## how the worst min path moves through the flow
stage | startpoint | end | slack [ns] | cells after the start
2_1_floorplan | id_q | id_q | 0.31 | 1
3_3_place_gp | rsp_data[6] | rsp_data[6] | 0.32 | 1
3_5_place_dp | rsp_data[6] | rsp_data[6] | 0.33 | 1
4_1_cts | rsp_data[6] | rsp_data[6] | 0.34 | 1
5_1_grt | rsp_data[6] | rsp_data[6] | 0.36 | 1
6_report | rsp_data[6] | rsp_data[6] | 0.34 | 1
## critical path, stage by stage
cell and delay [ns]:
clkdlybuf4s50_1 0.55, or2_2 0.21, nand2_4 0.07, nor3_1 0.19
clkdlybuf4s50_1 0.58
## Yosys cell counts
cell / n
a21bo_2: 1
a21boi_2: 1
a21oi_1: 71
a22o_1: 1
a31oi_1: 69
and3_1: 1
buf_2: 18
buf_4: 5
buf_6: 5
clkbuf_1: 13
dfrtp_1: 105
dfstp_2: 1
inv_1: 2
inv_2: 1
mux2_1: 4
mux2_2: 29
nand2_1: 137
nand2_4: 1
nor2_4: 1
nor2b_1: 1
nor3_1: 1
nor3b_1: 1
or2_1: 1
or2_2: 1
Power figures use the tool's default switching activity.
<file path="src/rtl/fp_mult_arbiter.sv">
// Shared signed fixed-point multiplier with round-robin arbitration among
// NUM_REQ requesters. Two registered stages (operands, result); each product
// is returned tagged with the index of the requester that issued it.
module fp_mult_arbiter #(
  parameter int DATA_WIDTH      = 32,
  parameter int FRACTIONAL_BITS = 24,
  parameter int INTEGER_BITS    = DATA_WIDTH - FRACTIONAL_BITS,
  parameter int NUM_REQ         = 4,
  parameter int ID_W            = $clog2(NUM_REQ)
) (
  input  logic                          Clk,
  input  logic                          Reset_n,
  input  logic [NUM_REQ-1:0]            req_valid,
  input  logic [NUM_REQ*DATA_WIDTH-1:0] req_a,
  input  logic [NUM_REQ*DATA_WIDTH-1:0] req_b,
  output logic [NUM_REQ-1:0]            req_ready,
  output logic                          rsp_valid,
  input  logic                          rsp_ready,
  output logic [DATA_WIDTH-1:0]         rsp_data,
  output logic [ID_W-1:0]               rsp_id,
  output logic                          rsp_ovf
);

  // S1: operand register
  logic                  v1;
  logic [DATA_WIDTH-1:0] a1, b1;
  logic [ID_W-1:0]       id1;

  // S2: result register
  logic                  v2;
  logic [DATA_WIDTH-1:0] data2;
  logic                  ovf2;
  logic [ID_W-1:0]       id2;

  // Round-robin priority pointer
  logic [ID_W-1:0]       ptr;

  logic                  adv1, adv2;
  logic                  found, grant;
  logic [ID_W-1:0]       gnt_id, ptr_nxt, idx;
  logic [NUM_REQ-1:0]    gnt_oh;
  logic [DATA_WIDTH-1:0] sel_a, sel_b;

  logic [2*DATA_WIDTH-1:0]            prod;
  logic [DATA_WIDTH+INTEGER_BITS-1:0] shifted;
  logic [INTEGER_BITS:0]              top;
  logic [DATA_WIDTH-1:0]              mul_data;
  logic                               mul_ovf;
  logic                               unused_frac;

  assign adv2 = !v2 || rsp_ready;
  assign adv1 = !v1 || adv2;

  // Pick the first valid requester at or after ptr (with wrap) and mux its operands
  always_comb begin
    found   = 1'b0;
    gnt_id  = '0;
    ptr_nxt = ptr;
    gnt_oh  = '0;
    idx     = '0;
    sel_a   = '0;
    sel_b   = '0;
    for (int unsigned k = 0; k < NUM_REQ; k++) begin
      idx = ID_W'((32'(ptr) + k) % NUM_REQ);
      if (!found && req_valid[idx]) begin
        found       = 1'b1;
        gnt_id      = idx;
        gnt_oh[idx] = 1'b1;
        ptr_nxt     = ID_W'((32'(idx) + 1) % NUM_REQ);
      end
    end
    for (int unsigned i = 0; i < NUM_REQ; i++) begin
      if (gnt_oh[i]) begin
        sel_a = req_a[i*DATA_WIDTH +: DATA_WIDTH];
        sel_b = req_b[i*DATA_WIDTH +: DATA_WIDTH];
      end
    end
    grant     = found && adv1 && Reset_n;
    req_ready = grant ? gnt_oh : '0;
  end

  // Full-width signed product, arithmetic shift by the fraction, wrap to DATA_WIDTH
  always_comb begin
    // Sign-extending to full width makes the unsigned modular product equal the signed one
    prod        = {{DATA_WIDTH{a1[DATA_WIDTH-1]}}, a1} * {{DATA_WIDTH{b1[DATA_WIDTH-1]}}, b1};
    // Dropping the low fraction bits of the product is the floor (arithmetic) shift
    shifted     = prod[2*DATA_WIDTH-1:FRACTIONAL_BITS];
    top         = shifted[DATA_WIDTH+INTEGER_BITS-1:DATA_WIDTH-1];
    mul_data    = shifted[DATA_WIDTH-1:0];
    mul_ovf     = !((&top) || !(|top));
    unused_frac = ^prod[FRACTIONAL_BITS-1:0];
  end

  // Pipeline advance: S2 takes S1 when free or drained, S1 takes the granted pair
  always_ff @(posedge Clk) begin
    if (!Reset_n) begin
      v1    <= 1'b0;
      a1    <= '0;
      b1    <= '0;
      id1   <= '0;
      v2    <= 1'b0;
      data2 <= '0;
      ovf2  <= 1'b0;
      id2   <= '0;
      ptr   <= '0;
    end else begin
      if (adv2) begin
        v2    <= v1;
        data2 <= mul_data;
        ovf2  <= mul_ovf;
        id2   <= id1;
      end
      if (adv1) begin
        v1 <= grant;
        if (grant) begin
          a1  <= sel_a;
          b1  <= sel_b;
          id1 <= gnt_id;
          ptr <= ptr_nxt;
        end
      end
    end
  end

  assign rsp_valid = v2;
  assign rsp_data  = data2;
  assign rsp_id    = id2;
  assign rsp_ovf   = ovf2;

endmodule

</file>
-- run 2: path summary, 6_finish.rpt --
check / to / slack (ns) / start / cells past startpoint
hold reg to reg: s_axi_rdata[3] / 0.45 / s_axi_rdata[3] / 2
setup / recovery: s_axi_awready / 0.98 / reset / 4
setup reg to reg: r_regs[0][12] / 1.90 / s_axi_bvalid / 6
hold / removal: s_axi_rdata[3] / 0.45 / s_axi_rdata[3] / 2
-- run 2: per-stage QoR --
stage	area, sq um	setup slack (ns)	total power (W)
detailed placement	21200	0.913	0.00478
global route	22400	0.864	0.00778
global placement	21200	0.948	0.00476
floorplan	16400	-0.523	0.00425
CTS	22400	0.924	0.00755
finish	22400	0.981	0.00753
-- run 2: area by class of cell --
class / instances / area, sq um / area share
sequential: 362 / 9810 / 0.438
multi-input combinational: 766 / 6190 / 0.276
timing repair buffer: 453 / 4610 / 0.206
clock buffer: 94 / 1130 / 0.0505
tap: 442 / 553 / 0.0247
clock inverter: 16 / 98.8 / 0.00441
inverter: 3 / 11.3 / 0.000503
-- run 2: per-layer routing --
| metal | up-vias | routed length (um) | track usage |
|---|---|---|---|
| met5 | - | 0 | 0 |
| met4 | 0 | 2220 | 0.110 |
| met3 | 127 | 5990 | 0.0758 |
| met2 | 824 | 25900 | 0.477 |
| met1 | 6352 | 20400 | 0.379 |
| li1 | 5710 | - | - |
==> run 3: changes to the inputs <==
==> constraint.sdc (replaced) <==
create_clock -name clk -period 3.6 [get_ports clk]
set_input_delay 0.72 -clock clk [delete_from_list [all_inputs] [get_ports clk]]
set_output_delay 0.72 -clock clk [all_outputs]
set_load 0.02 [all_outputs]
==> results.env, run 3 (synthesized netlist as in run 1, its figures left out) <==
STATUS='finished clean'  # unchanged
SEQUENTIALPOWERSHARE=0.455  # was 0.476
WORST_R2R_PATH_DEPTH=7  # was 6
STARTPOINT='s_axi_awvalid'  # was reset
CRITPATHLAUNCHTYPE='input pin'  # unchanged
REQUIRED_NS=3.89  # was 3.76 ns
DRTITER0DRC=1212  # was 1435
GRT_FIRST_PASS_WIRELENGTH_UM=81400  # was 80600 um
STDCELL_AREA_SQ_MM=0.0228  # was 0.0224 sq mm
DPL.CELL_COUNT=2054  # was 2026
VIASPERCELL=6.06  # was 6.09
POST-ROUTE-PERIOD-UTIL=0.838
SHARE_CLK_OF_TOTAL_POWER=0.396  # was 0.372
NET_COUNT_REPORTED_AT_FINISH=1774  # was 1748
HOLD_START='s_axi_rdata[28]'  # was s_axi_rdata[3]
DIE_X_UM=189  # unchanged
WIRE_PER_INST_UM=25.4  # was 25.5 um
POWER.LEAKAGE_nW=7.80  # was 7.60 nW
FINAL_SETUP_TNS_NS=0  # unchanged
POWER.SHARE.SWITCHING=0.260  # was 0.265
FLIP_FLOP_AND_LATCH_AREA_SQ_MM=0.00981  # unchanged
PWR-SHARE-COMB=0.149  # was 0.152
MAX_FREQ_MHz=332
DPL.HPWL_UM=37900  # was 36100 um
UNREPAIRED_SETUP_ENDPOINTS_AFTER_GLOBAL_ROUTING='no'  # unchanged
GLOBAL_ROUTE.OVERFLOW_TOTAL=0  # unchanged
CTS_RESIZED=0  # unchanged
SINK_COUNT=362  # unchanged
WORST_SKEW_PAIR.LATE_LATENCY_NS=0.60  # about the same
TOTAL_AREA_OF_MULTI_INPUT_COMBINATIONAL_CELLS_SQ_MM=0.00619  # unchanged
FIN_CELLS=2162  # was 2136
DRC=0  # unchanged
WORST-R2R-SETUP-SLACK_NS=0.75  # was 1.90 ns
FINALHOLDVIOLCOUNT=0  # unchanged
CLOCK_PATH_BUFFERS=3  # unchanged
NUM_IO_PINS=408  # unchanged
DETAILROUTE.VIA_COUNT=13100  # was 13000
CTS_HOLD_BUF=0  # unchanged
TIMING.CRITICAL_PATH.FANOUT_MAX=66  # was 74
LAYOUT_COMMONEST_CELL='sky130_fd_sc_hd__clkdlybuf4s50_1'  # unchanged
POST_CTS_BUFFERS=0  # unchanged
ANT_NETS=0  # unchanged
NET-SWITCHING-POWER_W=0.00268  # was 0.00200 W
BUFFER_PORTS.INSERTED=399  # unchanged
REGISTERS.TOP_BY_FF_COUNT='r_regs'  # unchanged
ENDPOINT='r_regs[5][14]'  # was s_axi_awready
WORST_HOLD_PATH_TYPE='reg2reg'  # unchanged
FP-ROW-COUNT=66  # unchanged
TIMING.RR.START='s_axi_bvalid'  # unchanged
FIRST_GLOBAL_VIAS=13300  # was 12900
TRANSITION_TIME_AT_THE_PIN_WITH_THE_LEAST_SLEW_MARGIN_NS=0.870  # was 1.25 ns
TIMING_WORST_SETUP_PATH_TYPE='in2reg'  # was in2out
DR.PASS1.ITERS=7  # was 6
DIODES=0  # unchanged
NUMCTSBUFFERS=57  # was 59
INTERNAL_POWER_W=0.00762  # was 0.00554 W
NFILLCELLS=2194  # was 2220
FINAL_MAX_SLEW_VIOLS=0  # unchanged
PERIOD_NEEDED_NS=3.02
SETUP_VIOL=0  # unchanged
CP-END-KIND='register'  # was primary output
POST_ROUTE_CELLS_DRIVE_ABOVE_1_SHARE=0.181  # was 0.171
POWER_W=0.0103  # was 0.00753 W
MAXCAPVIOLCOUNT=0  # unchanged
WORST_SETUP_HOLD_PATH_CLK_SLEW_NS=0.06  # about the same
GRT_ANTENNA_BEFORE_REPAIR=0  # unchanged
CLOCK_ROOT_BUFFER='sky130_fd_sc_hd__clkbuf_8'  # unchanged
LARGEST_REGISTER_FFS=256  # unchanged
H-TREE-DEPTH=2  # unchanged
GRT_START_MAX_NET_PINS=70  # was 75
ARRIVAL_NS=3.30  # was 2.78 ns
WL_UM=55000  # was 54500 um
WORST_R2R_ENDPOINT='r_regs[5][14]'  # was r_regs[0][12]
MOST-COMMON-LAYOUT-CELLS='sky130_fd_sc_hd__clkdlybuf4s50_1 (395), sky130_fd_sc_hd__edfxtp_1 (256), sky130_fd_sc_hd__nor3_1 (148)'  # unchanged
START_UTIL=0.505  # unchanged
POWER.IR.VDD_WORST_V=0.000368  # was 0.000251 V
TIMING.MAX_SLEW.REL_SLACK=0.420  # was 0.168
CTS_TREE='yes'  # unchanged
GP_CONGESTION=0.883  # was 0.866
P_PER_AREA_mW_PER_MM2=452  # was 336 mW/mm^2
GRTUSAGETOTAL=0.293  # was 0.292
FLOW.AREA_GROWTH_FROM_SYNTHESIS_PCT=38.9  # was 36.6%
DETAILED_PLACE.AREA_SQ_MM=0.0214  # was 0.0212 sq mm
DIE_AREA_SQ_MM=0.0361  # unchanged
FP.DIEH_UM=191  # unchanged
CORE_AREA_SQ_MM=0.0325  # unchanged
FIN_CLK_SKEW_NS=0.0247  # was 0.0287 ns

(Instructions for the task):
Could you return exactly the stretch of the data above that starts at the line with "was 36100 um" and ends at the line with "was 0.00554 W", both lines included?

(Solution to this task):
DPL.HPWL_UM=37900  # was 36100 um
UNREPAIRED_SETUP_ENDPOINTS_AFTER_GLOBAL_ROUTING='no'  # unchanged
GLOBAL_ROUTE.OVERFLOW_TOTAL=0  # unchanged
CTS_RESIZED=0  # unchanged
SINK_COUNT=362  # unchanged
WORST_SKEW_PAIR.LATE_LATENCY_NS=0.60  # about the same
TOTAL_AREA_OF_MULTI_INPUT_COMBINATIONAL_CELLS_SQ_MM=0.00619  # unchanged
FIN_CELLS=2162  # was 2136
DRC=0  # unchanged
WORST-R2R-SETUP-SLACK_NS=0.75  # was 1.90 ns
FINALHOLDVIOLCOUNT=0  # unchanged
CLOCK_PATH_BUFFERS=3  # unchanged
NUM_IO_PINS=408  # unchanged
DETAILROUTE.VIA_COUNT=13100  # was 13000
CTS_HOLD_BUF=0  # unchanged
TIMING.CRITICAL_PATH.FANOUT_MAX=66  # was 74
LAYOUT_COMMONEST_CELL='sky130_fd_sc_hd__clkdlybuf4s50_1'  # unchanged
POST_CTS_BUFFERS=0  # unchanged
ANT_NETS=0  # unchanged
NET-SWITCHING-POWER_W=0.00268  # was 0.00200 W
BUFFER_PORTS.INSERTED=399  # unchanged
REGISTERS.TOP_BY_FF_COUNT='r_regs'  # unchanged
ENDPOINT='r_regs[5][14]'  # was s_axi_awready
WORST_HOLD_PATH_TYPE='reg2reg'  # unchanged
FP-ROW-COUNT=66  # unchanged
TIMING.RR.START='s_axi_bvalid'  # unchanged
FIRST_GLOBAL_VIAS=13300  # was 12900
TRANSITION_TIME_AT_THE_PIN_WITH_THE_LEAST_SLEW_MARGIN_NS=0.870  # was 1.25 ns
TIMING_WORST_SETUP_PATH_TYPE='in2reg'  # was in2out
DR.PASS1.ITERS=7  # was 6
DIODES=0  # unchanged
NUMCTSBUFFERS=57  # was 59
INTERNAL_POWER_W=0.00762  # was 0.00554 W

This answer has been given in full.